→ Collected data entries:
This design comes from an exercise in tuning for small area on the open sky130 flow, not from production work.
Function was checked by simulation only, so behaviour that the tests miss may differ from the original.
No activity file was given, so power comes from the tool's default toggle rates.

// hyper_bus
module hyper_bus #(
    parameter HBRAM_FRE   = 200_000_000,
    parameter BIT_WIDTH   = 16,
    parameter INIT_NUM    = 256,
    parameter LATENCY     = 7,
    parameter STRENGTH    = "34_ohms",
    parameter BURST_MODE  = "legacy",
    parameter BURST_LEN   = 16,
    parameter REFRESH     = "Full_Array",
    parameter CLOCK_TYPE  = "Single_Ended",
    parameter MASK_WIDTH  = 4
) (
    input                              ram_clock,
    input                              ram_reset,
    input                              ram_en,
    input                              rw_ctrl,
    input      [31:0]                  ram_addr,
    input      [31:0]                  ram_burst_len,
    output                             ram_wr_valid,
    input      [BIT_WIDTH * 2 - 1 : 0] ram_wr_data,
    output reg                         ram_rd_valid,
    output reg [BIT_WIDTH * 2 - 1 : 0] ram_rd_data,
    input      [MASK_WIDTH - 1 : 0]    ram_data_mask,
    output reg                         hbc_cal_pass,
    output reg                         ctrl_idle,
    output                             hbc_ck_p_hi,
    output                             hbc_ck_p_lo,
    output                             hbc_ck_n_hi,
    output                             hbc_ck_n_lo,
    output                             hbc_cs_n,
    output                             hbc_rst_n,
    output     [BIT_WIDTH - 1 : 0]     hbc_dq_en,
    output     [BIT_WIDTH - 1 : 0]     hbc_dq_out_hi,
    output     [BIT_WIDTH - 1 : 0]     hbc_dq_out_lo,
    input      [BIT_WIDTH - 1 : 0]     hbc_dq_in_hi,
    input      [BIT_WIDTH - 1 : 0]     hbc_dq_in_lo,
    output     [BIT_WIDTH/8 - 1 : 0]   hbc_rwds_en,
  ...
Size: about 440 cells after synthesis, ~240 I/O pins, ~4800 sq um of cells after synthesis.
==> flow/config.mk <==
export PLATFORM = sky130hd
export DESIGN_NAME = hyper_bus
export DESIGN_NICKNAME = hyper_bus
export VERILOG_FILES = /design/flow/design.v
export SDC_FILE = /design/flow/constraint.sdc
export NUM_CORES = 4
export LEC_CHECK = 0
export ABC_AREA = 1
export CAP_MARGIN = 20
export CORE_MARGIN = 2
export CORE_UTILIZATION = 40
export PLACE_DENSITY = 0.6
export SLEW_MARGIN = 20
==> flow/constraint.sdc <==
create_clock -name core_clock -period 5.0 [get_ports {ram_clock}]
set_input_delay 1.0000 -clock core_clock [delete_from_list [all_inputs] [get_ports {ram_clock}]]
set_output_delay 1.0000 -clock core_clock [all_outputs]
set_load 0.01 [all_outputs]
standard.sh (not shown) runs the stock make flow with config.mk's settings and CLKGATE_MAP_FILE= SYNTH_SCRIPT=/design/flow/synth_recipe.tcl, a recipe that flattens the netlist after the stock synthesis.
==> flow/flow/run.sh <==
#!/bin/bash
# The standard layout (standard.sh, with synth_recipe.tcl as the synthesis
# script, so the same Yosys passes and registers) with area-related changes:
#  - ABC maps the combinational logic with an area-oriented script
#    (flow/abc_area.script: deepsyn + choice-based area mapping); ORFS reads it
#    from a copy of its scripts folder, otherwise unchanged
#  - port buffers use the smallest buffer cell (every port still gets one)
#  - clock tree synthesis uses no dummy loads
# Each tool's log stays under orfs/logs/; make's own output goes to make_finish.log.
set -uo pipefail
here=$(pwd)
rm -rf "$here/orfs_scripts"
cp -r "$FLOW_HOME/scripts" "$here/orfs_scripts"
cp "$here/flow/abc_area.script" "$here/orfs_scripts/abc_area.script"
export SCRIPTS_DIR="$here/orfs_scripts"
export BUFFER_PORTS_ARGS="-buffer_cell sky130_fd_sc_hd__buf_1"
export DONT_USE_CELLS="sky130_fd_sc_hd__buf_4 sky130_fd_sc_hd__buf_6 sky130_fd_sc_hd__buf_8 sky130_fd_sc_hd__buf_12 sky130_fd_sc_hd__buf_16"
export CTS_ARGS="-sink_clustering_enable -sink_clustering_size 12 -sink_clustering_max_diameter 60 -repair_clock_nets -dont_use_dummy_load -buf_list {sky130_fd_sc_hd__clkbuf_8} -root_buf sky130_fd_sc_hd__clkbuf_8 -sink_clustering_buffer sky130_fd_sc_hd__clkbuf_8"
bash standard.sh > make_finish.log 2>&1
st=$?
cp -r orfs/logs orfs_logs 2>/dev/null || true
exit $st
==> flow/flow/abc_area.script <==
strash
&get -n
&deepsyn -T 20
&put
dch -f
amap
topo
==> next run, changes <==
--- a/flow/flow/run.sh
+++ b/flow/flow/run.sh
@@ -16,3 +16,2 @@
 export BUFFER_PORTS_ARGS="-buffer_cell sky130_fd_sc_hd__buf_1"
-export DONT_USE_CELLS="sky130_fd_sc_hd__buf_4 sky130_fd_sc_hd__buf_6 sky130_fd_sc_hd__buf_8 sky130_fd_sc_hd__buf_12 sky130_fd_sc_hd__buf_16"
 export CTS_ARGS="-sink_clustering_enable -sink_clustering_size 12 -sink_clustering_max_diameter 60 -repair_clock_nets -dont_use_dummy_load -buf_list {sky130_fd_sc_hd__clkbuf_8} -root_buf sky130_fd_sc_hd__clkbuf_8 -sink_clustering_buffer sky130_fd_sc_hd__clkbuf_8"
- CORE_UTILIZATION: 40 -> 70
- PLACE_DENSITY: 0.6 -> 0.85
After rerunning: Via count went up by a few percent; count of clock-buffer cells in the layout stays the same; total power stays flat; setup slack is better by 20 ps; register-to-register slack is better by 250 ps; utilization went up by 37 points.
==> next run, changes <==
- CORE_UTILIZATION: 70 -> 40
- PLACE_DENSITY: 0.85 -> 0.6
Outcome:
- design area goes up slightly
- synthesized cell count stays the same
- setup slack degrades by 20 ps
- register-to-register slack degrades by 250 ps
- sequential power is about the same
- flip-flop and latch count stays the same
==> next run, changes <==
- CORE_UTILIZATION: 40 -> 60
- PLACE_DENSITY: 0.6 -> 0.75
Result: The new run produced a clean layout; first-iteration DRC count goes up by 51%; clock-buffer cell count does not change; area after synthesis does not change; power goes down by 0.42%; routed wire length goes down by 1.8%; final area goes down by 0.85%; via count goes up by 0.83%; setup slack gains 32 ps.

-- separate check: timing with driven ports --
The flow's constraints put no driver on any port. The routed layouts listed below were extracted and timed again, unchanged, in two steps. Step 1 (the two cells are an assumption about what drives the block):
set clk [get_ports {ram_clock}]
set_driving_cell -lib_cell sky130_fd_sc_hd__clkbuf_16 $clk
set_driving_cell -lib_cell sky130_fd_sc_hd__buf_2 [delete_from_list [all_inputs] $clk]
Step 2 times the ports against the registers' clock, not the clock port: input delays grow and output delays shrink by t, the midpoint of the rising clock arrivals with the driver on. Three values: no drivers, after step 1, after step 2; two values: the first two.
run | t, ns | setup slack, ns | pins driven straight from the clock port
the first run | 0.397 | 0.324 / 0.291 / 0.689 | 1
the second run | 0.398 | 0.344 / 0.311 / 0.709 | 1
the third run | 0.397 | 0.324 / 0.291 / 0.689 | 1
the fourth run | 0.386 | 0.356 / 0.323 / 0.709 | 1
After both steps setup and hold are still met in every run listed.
...
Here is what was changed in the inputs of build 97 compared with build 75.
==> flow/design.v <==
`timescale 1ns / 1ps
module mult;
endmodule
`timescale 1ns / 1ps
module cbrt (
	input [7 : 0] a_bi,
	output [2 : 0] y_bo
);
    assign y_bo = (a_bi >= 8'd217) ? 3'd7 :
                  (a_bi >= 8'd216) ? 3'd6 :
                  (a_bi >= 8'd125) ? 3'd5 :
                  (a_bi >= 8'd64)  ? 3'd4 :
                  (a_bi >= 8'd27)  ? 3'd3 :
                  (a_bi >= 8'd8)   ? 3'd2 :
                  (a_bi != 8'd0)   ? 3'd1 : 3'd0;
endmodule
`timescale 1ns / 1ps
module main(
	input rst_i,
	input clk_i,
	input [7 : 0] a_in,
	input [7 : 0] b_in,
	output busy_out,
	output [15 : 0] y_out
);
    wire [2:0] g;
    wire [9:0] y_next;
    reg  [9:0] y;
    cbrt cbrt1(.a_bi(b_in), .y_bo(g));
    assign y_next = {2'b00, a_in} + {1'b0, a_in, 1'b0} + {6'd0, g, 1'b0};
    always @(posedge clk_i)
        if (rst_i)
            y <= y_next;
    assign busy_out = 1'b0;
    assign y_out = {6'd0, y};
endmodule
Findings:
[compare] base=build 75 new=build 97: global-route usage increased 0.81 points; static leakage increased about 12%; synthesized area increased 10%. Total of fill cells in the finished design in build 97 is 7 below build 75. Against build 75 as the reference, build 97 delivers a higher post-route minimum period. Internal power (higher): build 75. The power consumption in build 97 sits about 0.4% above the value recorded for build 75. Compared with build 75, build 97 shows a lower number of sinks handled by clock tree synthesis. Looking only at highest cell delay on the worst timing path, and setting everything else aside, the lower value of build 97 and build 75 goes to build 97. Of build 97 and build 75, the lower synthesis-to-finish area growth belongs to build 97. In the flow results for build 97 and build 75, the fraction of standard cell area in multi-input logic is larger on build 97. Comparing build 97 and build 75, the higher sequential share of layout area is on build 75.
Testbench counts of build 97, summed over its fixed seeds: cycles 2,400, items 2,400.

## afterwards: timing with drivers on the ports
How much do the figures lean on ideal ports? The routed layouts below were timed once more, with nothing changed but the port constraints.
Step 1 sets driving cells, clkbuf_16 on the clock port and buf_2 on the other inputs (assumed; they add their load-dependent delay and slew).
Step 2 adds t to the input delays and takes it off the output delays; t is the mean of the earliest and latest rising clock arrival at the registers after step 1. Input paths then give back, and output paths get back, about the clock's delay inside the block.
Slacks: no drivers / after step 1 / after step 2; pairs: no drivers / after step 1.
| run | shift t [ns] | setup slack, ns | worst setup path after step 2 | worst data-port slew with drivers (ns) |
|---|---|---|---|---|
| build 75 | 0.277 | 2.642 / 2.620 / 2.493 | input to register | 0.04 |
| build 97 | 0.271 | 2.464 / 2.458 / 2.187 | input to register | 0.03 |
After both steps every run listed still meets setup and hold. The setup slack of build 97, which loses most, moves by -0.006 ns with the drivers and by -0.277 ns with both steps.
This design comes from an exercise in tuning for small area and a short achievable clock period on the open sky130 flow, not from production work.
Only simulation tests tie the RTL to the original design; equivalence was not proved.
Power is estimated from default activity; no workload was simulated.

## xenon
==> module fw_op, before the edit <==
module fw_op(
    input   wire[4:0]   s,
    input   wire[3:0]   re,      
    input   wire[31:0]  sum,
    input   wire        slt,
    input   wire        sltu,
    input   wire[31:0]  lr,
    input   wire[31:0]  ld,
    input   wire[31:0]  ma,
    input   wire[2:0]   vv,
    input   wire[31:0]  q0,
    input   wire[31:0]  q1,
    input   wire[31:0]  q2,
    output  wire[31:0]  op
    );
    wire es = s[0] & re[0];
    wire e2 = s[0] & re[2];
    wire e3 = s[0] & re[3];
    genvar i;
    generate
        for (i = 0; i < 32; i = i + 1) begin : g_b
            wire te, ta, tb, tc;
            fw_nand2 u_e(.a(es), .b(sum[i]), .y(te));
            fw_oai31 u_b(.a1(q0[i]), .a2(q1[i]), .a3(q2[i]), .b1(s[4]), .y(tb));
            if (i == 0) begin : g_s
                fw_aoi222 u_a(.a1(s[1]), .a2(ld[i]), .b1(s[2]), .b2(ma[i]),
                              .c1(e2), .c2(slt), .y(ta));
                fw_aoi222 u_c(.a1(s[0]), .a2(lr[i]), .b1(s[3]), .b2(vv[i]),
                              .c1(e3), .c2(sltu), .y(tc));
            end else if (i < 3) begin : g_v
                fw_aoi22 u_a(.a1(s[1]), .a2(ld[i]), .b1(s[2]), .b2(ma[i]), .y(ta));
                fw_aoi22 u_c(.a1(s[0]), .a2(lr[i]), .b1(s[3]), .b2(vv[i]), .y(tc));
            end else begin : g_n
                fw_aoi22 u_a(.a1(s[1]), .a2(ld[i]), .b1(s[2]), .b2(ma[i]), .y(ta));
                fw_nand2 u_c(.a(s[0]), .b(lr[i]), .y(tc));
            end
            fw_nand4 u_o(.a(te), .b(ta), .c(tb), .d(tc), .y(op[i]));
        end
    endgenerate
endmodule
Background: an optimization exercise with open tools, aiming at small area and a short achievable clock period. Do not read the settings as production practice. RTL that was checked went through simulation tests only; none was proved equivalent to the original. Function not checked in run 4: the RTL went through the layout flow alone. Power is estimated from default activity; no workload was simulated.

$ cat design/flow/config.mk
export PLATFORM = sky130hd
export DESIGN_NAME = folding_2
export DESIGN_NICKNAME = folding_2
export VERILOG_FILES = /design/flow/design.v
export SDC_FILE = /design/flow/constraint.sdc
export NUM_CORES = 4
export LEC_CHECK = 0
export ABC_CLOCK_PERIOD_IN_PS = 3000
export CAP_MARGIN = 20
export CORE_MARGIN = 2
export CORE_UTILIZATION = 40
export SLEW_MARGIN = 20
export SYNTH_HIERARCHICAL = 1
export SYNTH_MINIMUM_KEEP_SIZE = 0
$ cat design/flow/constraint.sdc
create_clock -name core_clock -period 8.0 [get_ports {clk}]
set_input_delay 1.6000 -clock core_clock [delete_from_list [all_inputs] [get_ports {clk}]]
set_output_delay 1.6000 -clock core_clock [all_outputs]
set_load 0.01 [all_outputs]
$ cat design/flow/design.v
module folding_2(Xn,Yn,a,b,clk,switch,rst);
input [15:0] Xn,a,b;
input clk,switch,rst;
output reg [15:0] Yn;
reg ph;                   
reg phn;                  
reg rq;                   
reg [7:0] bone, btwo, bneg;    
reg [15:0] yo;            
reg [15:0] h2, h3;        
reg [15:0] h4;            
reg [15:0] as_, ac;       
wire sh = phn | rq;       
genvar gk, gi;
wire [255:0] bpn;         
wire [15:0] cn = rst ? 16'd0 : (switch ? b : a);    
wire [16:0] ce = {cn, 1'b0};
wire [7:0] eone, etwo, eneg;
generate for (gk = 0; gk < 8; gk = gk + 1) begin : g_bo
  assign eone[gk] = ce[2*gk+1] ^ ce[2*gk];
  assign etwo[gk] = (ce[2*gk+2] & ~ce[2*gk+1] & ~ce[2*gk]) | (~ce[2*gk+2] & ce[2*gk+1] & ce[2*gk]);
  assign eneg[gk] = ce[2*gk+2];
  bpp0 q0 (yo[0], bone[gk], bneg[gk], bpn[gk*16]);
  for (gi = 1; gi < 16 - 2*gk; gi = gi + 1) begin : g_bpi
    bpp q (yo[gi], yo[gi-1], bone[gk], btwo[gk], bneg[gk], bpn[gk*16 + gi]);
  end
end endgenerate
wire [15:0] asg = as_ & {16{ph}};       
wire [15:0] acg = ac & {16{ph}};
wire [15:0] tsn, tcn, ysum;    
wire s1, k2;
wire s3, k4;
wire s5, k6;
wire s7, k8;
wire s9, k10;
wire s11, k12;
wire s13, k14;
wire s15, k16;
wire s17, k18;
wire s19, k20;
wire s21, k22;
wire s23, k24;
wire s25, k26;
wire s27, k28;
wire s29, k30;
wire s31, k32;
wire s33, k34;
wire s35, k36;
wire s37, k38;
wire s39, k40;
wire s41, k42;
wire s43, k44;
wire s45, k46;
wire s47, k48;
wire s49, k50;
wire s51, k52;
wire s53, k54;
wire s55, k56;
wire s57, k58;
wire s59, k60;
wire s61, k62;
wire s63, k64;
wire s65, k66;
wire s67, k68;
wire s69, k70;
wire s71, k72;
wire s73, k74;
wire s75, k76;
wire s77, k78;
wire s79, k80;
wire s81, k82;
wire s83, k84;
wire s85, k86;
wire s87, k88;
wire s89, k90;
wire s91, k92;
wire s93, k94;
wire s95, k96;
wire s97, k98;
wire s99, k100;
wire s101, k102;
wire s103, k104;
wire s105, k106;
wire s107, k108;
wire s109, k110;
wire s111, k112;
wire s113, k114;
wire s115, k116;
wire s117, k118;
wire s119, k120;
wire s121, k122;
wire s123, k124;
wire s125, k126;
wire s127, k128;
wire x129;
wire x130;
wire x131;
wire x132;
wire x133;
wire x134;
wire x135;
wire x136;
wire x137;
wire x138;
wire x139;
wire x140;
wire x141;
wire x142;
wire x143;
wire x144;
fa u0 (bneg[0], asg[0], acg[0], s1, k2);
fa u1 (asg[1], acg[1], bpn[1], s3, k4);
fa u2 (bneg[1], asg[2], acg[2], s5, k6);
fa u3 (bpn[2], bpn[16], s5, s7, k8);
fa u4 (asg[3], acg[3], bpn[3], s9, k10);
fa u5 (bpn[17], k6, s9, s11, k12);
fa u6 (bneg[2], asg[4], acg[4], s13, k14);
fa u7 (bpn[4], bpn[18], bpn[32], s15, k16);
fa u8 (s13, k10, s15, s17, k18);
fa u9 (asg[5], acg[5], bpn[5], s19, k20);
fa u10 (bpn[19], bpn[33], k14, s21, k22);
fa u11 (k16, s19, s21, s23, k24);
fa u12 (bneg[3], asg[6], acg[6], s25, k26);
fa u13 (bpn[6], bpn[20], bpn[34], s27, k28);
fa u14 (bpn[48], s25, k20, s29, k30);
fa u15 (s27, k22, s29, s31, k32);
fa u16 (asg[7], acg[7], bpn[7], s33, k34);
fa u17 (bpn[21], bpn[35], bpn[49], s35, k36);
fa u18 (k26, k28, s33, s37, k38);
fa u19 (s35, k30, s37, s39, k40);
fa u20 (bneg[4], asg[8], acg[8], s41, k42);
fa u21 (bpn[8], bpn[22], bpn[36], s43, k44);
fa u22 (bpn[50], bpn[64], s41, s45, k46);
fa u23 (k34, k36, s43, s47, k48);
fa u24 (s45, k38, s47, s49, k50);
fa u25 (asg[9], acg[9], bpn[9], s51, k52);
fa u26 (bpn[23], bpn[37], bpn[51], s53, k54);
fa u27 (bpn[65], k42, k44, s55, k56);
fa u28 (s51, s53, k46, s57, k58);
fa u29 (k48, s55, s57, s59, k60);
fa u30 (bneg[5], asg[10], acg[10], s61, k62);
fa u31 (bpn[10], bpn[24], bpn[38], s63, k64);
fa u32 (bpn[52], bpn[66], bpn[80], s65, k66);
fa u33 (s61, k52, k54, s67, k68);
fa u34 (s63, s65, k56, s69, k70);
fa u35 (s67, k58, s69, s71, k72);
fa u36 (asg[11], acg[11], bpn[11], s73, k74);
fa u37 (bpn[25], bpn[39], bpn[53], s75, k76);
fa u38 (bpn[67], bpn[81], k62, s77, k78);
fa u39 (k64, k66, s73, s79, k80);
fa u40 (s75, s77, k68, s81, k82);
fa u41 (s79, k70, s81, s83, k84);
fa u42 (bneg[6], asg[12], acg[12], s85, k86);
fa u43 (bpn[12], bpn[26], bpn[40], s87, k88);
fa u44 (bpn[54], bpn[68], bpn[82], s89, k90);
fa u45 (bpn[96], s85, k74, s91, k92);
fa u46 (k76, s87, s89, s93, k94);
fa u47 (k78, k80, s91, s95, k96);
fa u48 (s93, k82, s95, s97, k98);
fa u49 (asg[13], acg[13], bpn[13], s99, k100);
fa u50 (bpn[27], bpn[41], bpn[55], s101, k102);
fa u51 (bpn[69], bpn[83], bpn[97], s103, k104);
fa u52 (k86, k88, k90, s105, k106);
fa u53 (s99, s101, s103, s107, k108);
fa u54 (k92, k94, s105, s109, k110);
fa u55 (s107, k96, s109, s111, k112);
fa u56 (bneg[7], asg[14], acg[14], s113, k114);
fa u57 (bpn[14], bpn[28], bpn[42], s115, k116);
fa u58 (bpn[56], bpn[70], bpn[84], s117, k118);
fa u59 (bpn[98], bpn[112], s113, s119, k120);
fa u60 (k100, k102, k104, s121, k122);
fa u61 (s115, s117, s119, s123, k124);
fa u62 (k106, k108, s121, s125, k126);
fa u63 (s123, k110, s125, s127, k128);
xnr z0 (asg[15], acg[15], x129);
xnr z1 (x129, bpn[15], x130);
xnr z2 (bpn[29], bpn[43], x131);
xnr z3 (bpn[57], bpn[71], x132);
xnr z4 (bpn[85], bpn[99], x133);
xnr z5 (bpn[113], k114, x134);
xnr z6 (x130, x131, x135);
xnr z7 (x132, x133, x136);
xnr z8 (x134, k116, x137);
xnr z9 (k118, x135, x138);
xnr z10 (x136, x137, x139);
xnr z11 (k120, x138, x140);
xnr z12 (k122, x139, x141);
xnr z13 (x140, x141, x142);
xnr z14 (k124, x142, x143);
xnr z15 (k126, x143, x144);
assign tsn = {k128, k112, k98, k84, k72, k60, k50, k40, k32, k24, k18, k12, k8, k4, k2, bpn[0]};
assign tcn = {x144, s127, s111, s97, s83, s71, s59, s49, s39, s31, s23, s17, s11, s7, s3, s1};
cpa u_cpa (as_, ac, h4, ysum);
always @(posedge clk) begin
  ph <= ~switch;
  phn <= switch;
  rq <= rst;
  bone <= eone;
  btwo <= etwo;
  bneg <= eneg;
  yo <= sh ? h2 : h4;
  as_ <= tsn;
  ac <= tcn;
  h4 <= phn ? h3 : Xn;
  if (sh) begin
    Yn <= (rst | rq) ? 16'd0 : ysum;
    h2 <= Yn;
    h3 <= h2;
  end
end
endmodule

→ DESCRIPTION OF THE TASK: From the entries above, return exactly the line containing "drivers (ns) |", the line containing "register | 0.03 |", and all lines between, and nothing else.

→ WRITTEN ANSWER:
| run | shift t [ns] | setup slack, ns | worst setup path after step 2 | worst data-port slew with drivers (ns) |
|---|---|---|---|---|
| build 75 | 0.277 | 2.642 / 2.620 / 2.493 | input to register | 0.04 |
| build 97 | 0.271 | 2.464 / 2.458 / 2.187 | input to register | 0.03 |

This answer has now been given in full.